Draft Digital Personal Personal Data Protection bill approved by Cabinet

Asia News Agency

Draft Digital Personal Personal Data Protection bill approved by Cabinet

The cabinet last week approved the Digital Personal Personal Data Protection Bill, 2022.

The fresh draft was released following the withdrawal of an earlier version from Parliament last August after nearly four years in the works, where it went through multiple iterations, a review by a Joint Committee of Parliament (JCP), and pushback from a range of stakeholders including tech companies and privacy activists.

 

Overarching framework of technology regulations

The Digital Personal Data Protection Bill, 2022, is a crucial pillar of the overarching framework of technology regulations the Centre is building, which also includes the Digital India Bill — the proposed successor to the Information Technology Act, 2000, the draft Indian Telecommunication Bill, 2022, and a policy for non-personal data governance.

The proposed law will apply to processing of digital personal data within India; and to data processing outside the country if it is done for offering goods or services, or for profiling individuals in India.

It requires entities that collect personal data — called data fiduciaries — to maintain the accuracy of data, keep data secure, and delete data once their purpose has been met.

The Bill will play a crucial role in Indias trade negotiations:  The Bill, once it becomes law, will play a crucial role in India’s trade negotiations with other nations, and especially regions like the European Union, whose General Data Protection Rules (GDPR) are among the world’s most exhaustive privacy laws.

 

Concerns: key changes and exemptions

One of the key changes to the final draft of the Bill is learnt to be in the way it deals with cross-border data flows to international jurisdictions – by moving away from a whitelisting approach, to a blacklisting mechanism.

However, the Bill, writes Soumyarendra Barik (Principal Correspondent with The Indian Express and reports on the intersection of technology, policy and society) “is learnt to have retained the contents of the original version of the legislation proposed last November, including those that were red flagged by privacy experts. Wide-ranging exemptions for the Central government and its agencies, remain unchanged. The Central government will have the right to exempt 'any instrumentality of the state’ from adverse consequences citing national security, relations with foreign governments, and maintenance of public order among other things.”

It was felt that the proposed new law could allow global data flows by default to all jurisdictions other than a specified negative list of countries where such transfers would be restricted – essentially an official blacklist of countries where transfers would be prohibited.

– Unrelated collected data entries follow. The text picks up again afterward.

--- src/hdl/ctp_pkg.sv ---
`default_nettype none
// ----------------------------------------------------------------------------
// ctp_pkg
// Shared result types and output kind codes for the Content-Type parser.
// ----------------------------------------------------------------------------
package ctp_pkg;

    localparam logic [2:0] KIND_MAJOR = 3'd0;
    localparam logic [2:0] KIND_NAME  = 3'd1;
    localparam logic [2:0] KIND_VALUE = 3'd2;
    localparam logic [2:0] KIND_PARAM = 3'd3;
    localparam logic [2:0] KIND_DONE  = 3'd4;

    localparam int MaxResults = 3;

    typedef struct packed {
        logic [2:0] kind;
        logic [7:0] out_char;
        logic       halted;
        logic       last_of_run;
    } result_t;

    // All results caused by one character, first result in slot 0.
    typedef struct packed {
        result_t [MaxResults-1:0] res;
        logic    [1:0]            cnt;
    } burst_t;

endpackage : ctp_pkg
`default_nettype wire

--- src/hdl/ctp_in_if.sv ---
`default_nettype none
// ----------------------------------------------------------------------------
// ctp_in_if
// Character request channel: one header-value character per request.
// ----------------------------------------------------------------------------
interface ctp_in_if;
    logic       valid;
    logic       ready;
    logic [7:0] ch;
    logic       end_of_value;

    modport source (output valid, output ch, output end_of_value, input ready);
    modport sink   (input valid, input ch, input end_of_value, output ready);
endinterface : ctp_in_if
`default_nettype wire

--- src/hdl/ctp_out_if.sv ---
`default_nettype none
// ----------------------------------------------------------------------------
// ctp_out_if
// Result request channel: one tagged character or marker per request.
// ----------------------------------------------------------------------------
interface ctp_out_if;
    logic       valid;
    logic       ready;
    logic [2:0] kind;
    logic [7:0] out_char;
    logic       halted;
    logic       last_of_run;

    modport source (output valid, output kind, output out_char, output halted,
                    output last_of_run, input ready);
    modport sink   (input valid, input kind, input out_char, input halted,
                    input last_of_run, output ready);
endinterface : ctp_out_if
`default_nettype wire

--- src/hdl/content_type_header_parser.sv ---
// A result is offered from the result register, which is loaded when its character is accepted.
// Throughput: one character per cycle while each character causes at most one result and
// results are taken at once; a character causing several results holds the input until its
// last result is being taken, as the single read port of the result register hands them out
// one at a time. Reset: parse state returns to start of value and the result register empties.
`default_nettype none
// ----------------------------------------------------------------------------
// content_type_header_parser
// Streaming parser for Content-Type style header values, one character per
// request, giving tagged characters, parameter markers and a done marker.
// ----------------------------------------------------------------------------
module content_type_header_parser (
    input  wire logic  clk,
    input  wire logic  rst_n,
    ctp_in_if.sink     item,
    ctp_out_if.source  result
);
    import ctp_pkg::*;

    // The parser works straight on the incoming request. Its state moves on
    // only when the request is accepted, and every result it produces for
    // that character is captured together in the result register.
    burst_t  burst;
    result_t head;
    logic    can_load;
    logic    accept;

    // A new request is taken whenever the result register is free or is
    // handing out its final pending result in this cycle, so a stream of
    // single-result characters flows at full rate while the results are
    // being taken.
    assign item.ready = can_load;
    assign accept     = item.valid && can_load;

    ctp_parser u_parser (
        .clk          (clk),
        .rst_n        (rst_n),
        .accept       (accept),
        .ch           (item.ch),
        .end_of_value (item.end_of_value),
        .burst        (burst)
    );

    // Characters that cause no result (spaces, separators, quotes, the
    // escape character) still load the register, with a count of zero.
    ctp_resq u_resq (
        .clk       (clk),
        .rst_n     (rst_n),
        .load      (accept),
        .burst     (burst),
        .can_load  (can_load),
        .out_valid (result.valid),
        .out_ready (result.ready),
        .out_res   (head)
    );

    assign result.kind        = head.kind;
    assign result.out_char    = head.out_char;
    assign result.halted      = head.halted;
    assign result.last_of_run = head.last_of_run;

endmodule : content_type_header_parser
`default_nettype wire

--- src/hdl/ctp_parser.sv ---
`default_nettype none
// ----------------------------------------------------------------------------
// ctp_parser
// Parse state machine: classifies one character and lists its results.
// ----------------------------------------------------------------------------
module ctp_parser (
    input  wire logic            clk,
    input  wire logic            rst_n,
    input  wire logic            accept,
    input  wire logic [7:0]      ch,
    input  wire logic            end_of_value,
    output ctp_pkg::burst_t      burst
);
    import ctp_pkg::*;

    typedef enum logic [3:0] {
        PS_START, PS_MAJOR, PS_MAJOR_SP, PS_SEMI, PS_NAME,
        PS_NAME_SP, PS_EQ, PS_VALUE, PS_ESC, PS_HALT
    } pstate_t;

    typedef enum logic [1:0] {
        Q_NONE, Q_SINGLE, Q_DOUBLE
    } quote_t;

    localparam logic [7:0] CH_SEMI   = 8'h3B;
    localparam logic [7:0] CH_EQ     = 8'h3D;
    localparam logic [7:0] CH_DQUOTE = 8'h22;
    localparam logic [7:0] CH_SQUOTE = 8'h27;
    localparam logic [7:0] CH_BSLASH = 8'h5C;
    localparam logic [7:0] CH_UNDER  = 8'h5F;
    localparam logic [7:0] CH_DOT    = 8'h2E;
    localparam logic [7:0] CH_DASH   = 8'h2D;

    pstate_t    state_reg, state_next;
    quote_t     quote_reg, quote_next;
    logic       is_sp, is_gr, is_an;
    logic       m_valid, f_valid;
    logic [2:0] m_kind;
    logic       done_halted;
    result_t    m_res, f_res, d_res;
    logic [1:0] n;

    assign is_sp = (ch == 8'h20) || (ch >= 8'h09 && ch <= 8'h0D);
    assign is_gr = (ch >= 8'h21) && (ch <= 8'h7E);
    assign is_an = (ch >= 8'h30 && ch <= 8'h39) || (ch >= 8'h41 && ch <= 8'h5A)
                || (ch >= 8'h61 && ch <= 8'h7A);

    always_comb
    begin
        state_next  = state_reg;
        quote_next  = quote_reg;
        m_valid     = 1'b0;
        m_kind      = KIND_MAJOR;
        f_valid     = 1'b0;
        done_halted = 1'b0;
        case (state_reg)
            PS_START:
            begin
                if (is_sp) state_next = PS_START;
                else if (ch == CH_SEMI) state_next = PS_SEMI;
                else if (is_gr)
                begin
                    m_valid    = 1'b1;
                    state_next = PS_MAJOR;
                end
                else state_next = PS_HALT;
            end
            PS_MAJOR:
            begin
                if (is_sp) state_next = PS_MAJOR_SP;
                else if (ch == CH_SEMI) state_next = PS_SEMI;
                else if (is_gr) m_valid = 1'b1;
                else state_next = PS_HALT;
            end
            PS_MAJOR_SP:
            begin
                if (is_sp) state_next = PS_MAJOR_SP;
                else if (ch == CH_SEMI) state_next = PS_SEMI;
                else state_next = PS_HALT;
            end
            PS_SEMI:
            begin
                if (is_sp || ch == CH_SEMI) state_next = PS_SEMI;
                else if (is_an || ch == CH_UNDER)
                begin
                    m_valid    = 1'b1;
                    m_kind     = KIND_NAME;
                    state_next = PS_NAME;
                end
                else state_next = PS_HALT;
            end
            PS_NAME:
            begin
                if (is_sp) state_next = PS_NAME_SP;
                else if (ch == CH_EQ) state_next = PS_EQ;
                else if (is_an || ch == CH_UNDER || ch == CH_DOT || ch == CH_DASH)
                begin
                    m_valid = 1'b1;
                    m_kind  = KIND_NAME;
                end
                else state_next = PS_HALT;
            end
            PS_NAME_SP:
            begin
                if (is_sp) state_next = PS_NAME_SP;
                else if (ch == CH_EQ) state_next = PS_EQ;
                else state_next = PS_HALT;
            end
            PS_EQ:
            begin
                if (is_sp) state_next = PS_EQ;
                else if (ch == CH_DQUOTE)
                begin
                    quote_next = Q_DOUBLE;
                    state_next = PS_VALUE;
                end
                else if (ch == CH_SQUOTE)
                begin
                    quote_next = Q_SINGLE;
                    state_next = PS_VALUE;
                end
                else
                begin
                    m_valid    = 1'b1;
                    m_kind     = KIND_VALUE;
                    quote_next = Q_NONE;
                    state_next = PS_VALUE;
                end
            end
            PS_VALUE:
            begin
                if ((ch == CH_DQUOTE && quote_reg == Q_DOUBLE)
                    || (ch == CH_SQUOTE && quote_reg == Q_SINGLE)
                    || (ch == CH_SEMI && quote_reg == Q_NONE))
                begin
                    m_valid    = 1'b1;
                    m_kind     = KIND_PARAM;
                    state_next = PS_SEMI;
                end
                else if (ch == CH_BSLASH && quote_reg != Q_NONE)
                begin
                    state_next = PS_ESC;
                end
                else
                begin
                    m_valid = 1'b1;
                    m_kind  = KIND_VALUE;
                end
            end
            PS_ESC:
            begin
                m_valid    = 1'b1;
                m_kind     = KIND_VALUE;
                state_next = PS_VALUE;
            end
            default: state_next = PS_HALT;
        endcase

        // The last character closes any open parameter and ends the value.
        if (end_of_value)
        begin
            f_valid     = state_next inside {PS_EQ, PS_VALUE, PS_ESC};
            done_halted = (state_next == PS_HALT);
            state_next  = PS_START;
            quote_next  = Q_NONE;
        end
    end

    always_comb
    begin
        m_res.kind        = m_kind;
        m_res.out_char    = (m_kind == KIND_PARAM) ? 8'h00 : ch;
        m_res.halted      = 1'b0;
        m_res.last_of_run = 1'b0;
        f_res.kind        = KIND_PARAM;
        f_res.out_char    = 8'h00;
        f_res.halted      = 1'b0;
        f_res.last_of_run = 1'b0;
        d_res.kind        = KIND_DONE;
        d_res.out_char    = 8'h00;
        d_res.halted      = done_halted;
        d_res.last_of_run = 1'b0;

        burst = '0;
        n     = 2'd0;
        if (m_valid)
        begin
            burst.res[n] = m_res;
            n            = n + 2'd1;
        end
        if (f_valid)
        begin
            burst.res[n] = f_res;
            n            = n + 2'd1;
        end
        if (end_of_value)
        begin
            burst.res[n] = d_res;
            n            = n + 2'd1;
        end
        if (n != 2'd0)
        begin
            burst.res[n - 2'd1].last_of_run = 1'b1;
        end
        burst.cnt = n;
    end

    always_ff @(posedge clk or negedge rst_n)
    begin
        if (!rst_n)
        begin
            state_reg <= PS_START;
            quote_reg <= Q_NONE;
        end
        else if (accept)
        begin
            state_reg <= state_next;
            quote_reg <= quote_next;
        end
    end

endmodule : ctp_parser
`default_nettype wire

--- src/hdl/ctp_resq.sv ---
`default_nettype none
// ----------------------------------------------------------------------------
// ctp_resq
// Result register: holds the results of one character and hands them out
// one per cycle while the receiver takes them.
// ----------------------------------------------------------------------------
module ctp_resq (
    input  wire logic            clk,
    input  wire logic            rst_n,
    input  wire logic            load,
    input  wire ctp_pkg::burst_t burst,
    output logic                 can_load,
    output logic                 out_valid,
    input  wire logic            out_ready,
    output ctp_pkg::result_t     out_res
);
    import ctp_pkg::*;

    result_t [MaxResults-1:0] slots_reg;
    logic    [1:0]            cnt_reg, cnt_next;
    logic    [1:0]            rd_reg, rd_next;
    logic                     take;

    assign out_valid = (cnt_reg != 2'd0);
    assign out_res   = slots_reg[rd_reg];
    assign take      = out_valid && out_ready;
    // Empty, or the final pending result leaves in this cycle.
    assign can_load  = (cnt_reg == 2'd0) || (cnt_reg == 2'd1 && out_ready);

    always_comb
    begin
        cnt_next = cnt_reg;
        rd_next  = rd_reg;
        if (load)
        begin
            cnt_next = burst.cnt;
            rd_next  = 2'd0;
        end
        else if (take)
        begin
            cnt_next = cnt_reg - 2'd1;
            rd_next  = rd_reg + 2'd1;
        end
    end

    always_ff @(posedge clk or negedge rst_n)
    begin
        if (!rst_n)
        begin
            cnt_reg <= 2'd0;
            rd_reg  <= 2'd0;
        end
        else
        begin
            cnt_reg <= cnt_next;
            rd_reg  <= rd_next;
        end
    end

    always_ff @(posedge clk)
    begin
        if (load)
        begin
            slots_reg <= burst.res;
        end
    end

endmodule : ctp_resq
`default_nettype wire

--- src/flat_wrapper.sv ---
// flat-port wrapper written by rule: the top's interface ports become plain ports
module content_type_header_parser_flat import ctp_pkg::*;
  (clk, rst_n, item_valid, item_ch, item_end_of_value, item_ready, result_valid, result_kind, result_out_char, result_halted, result_last_of_run, result_ready);
  ctp_in_if item_i ();
  ctp_out_if result_i ();
  input  wire logic clk;
  input  wire logic rst_n;
  input wire logic [$bits(item_i.valid)-1:0] item_valid;
  input wire logic [$bits(item_i.ch)-1:0] item_ch;
  input wire logic [$bits(item_i.end_of_value)-1:0] item_end_of_value;
  output wire logic [$bits(item_i.ready)-1:0] item_ready;
  output wire logic [$bits(result_i.valid)-1:0] result_valid;
  output wire logic [$bits(result_i.kind)-1:0] result_kind;
  output wire logic [$bits(result_i.out_char)-1:0] result_out_char;
  output wire logic [$bits(result_i.halted)-1:0] result_halted;
  output wire logic [$bits(result_i.last_of_run)-1:0] result_last_of_run;
  input wire logic [$bits(result_i.ready)-1:0] result_ready;
  assign item_i.valid = item_valid;
  assign item_i.ch = item_ch;
  assign item_i.end_of_value = item_end_of_value;
  assign item_ready = item_i.ready;
  assign result_valid = result_i.valid;
  assign result_kind = result_i.kind;
  assign result_out_char = result_i.out_char;
  assign result_halted = result_i.halted;
  assign result_last_of_run = result_i.last_of_run;
  assign result_i.ready = result_ready;
  content_type_header_parser u_core (.clk(clk), .rst_n(rst_n), .item(item_i), .result(result_i));
endmodule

Transfer of personal data across jurisdictions: The draft, which was released for public consultation in November, said the Central government will notify countries or territories where personal data of Indian citizens can be transferred, that is, a whitelist of jurisdictions where data transfers would be allowed.

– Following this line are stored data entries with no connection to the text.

`src/rtl/jse_pkg.sv`:
```
// shared constants and controller/datapath interface types for joint_setting_entropy
`default_nettype none
package jse_pkg;
	localparam int DEF_MAX_SAMPLES = 1024;
	localparam int DEF_GENOME_BITS = 32;
	localparam int SAMPLE_W = 32;
	localparam int ENT_W = 20;
	localparam int LOG_FRAC = 24;
	localparam int MANT_FRAC = 30;
	localparam int MANT_W = 32;
	localparam int PBITS = 5;
	localparam int LOG_W = PBITS + LOG_FRAC;

	typedef struct packed {
		logic load_row;
		logic drop;
		logic next_idx;
		logic wr_inc;
		logic wr_new;
		logic log_load_n;
		logic log_load_c;
		logic log_step;
		logic mul_whole;
		logic mul_part;
		logic add_part;
		logic div_init;
		logic div_step;
		logic emit;
	} cmd_t;

	typedef struct packed {
		logic full;
		logic tot_zero;
		logic idx_last;
		logic match;
		logic last;
		logic log_done;
		logic div_done;
	} stat_t;
endpackage
`default_nettype wire

```
`src/rtl/jse_ctrl.sv`:
```
// sequencer for row lookup, log evaluation, summation and final division
`default_nettype none
module jse_ctrl (
	input  wire logic          clk,
	input  wire logic          arst_n,
	input  wire logic          start,
	output logic               busy,
	input  wire jse_pkg::stat_t stat,
	output jse_pkg::cmd_t      cmd
);
	import jse_pkg::*;

	localparam logic [3:0] S_IDLE  = 4'd0;
	localparam logic [3:0] S_RD    = 4'd1;
	localparam logic [3:0] S_CMP   = 4'd2;
	localparam logic [3:0] S_INC   = 4'd3;
	localparam logic [3:0] S_NEW   = 4'd4;
	localparam logic [3:0] S_CHK   = 4'd5;
	localparam logic [3:0] S_LOGN  = 4'd6;
	localparam logic [3:0] S_WHOLE = 4'd7;
	localparam logic [3:0] S_SRD   = 4'd8;
	localparam logic [3:0] S_SLD   = 4'd9;
	localparam logic [3:0] S_LOGC  = 4'd10;
	localparam logic [3:0] S_SMUL  = 4'd11;
	localparam logic [3:0] S_SADD  = 4'd12;
	localparam logic [3:0] S_DINIT = 4'd13;
	localparam logic [3:0] S_DIV   = 4'd14;
	localparam logic [3:0] S_OUT   = 4'd15;

	logic [3:0] state_q;
	logic [3:0] state_d;

	assign busy = (state_q != S_IDLE);

	always_comb begin
		cmd = '0;
		state_d = state_q;
		unique case (state_q)
			S_IDLE: begin
				if (start) begin
					cmd.load_row = 1'b1;
					if (stat.full) begin
						cmd.drop = 1'b1;
						state_d = S_CHK;
					end else if (stat.tot_zero) begin
						state_d = S_NEW;
					end else begin
						state_d = S_RD;
					end
				end
			end
			S_RD: state_d = S_CMP;
			S_CMP: begin
				if (stat.match) begin
					state_d = S_INC;
				end else begin
					cmd.next_idx = 1'b1;
					state_d = stat.idx_last ? S_NEW : S_RD;
				end
			end
			S_INC: begin
				cmd.wr_inc = 1'b1;
				state_d = S_CHK;
			end
			S_NEW: begin
				cmd.wr_new = 1'b1;
				state_d = S_CHK;
			end
			S_CHK: begin
				if (stat.last) begin
					cmd.log_load_n = 1'b1;
					state_d = S_LOGN;
				end else begin
					state_d = S_IDLE;
				end
			end
			S_LOGN: begin
				cmd.log_step = 1'b1;
				if (stat.log_done) begin
					state_d = S_WHOLE;
				end
			end
			S_WHOLE: begin
				cmd.mul_whole = 1'b1;
				state_d = S_SRD;
			end
			S_SRD: state_d = S_SLD;
			S_SLD: begin
				cmd.log_load_c = 1'b1;
				state_d = S_LOGC;
			end
			S_LOGC: begin
				cmd.log_step = 1'b1;
				if (stat.log_done) begin
					state_d = S_SMUL;
				end
			end
			S_SMUL: begin
				cmd.mul_part = 1'b1;
				state_d = S_SADD;
			end
			S_SADD: begin
				cmd.add_part = 1'b1;
				if (stat.idx_last) begin
					state_d = S_DINIT;
				end else begin
					cmd.next_idx = 1'b1;
					state_d = S_SRD;
				end
			end
			S_DINIT: begin
				cmd.div_init = 1'b1;
				state_d = S_DIV;
			end
			S_DIV: begin
				cmd.div_step = 1'b1;
				if (stat.div_done) begin
					state_d = S_OUT;
				end
			end
			S_OUT: begin
				cmd.emit = 1'b1;
				state_d = S_IDLE;
			end
			default: state_d = S_IDLE;
		endcase
	end

	always_ff @(posedge clk or negedge arst_n) begin
		if (!arst_n) begin
			state_q <= S_IDLE;
		end else begin
			state_q <= state_d;
		end
	end
endmodule
`default_nettype wire

```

‘Deemed consent’: A provision on ‘deemed consent’ in the previous draft could be reworded to make it stricter for private entities while allowing government departments to assume consent while processing personal data on grounds of national security and public interest.

Voluntary undertaking: The  Bill is expected to allow 'voluntary undertaking’ – meaning that entities that have violated provisions of law can bring it up with the Data Protection Board, which can decide to bar proceedings against the entity by accepting settlement fees. Repeat offences of the same nature could attract higher financial penalties.

The highest penalty that can be levied on an entity – in account of failing to prevent a data breach – has been prescribed to be Rs 250 crore per instance.

Digital by design: The implementation of the Bill will be ‘digital by design,’  insisting that ‘advanced' plans have been made by the government to that end. Consent requirements under the Bill could also force companies to change the way they serve up cookies on their websites, where they will have to seek specific consent on how the cookies might track a user’s activities on their site, the official said.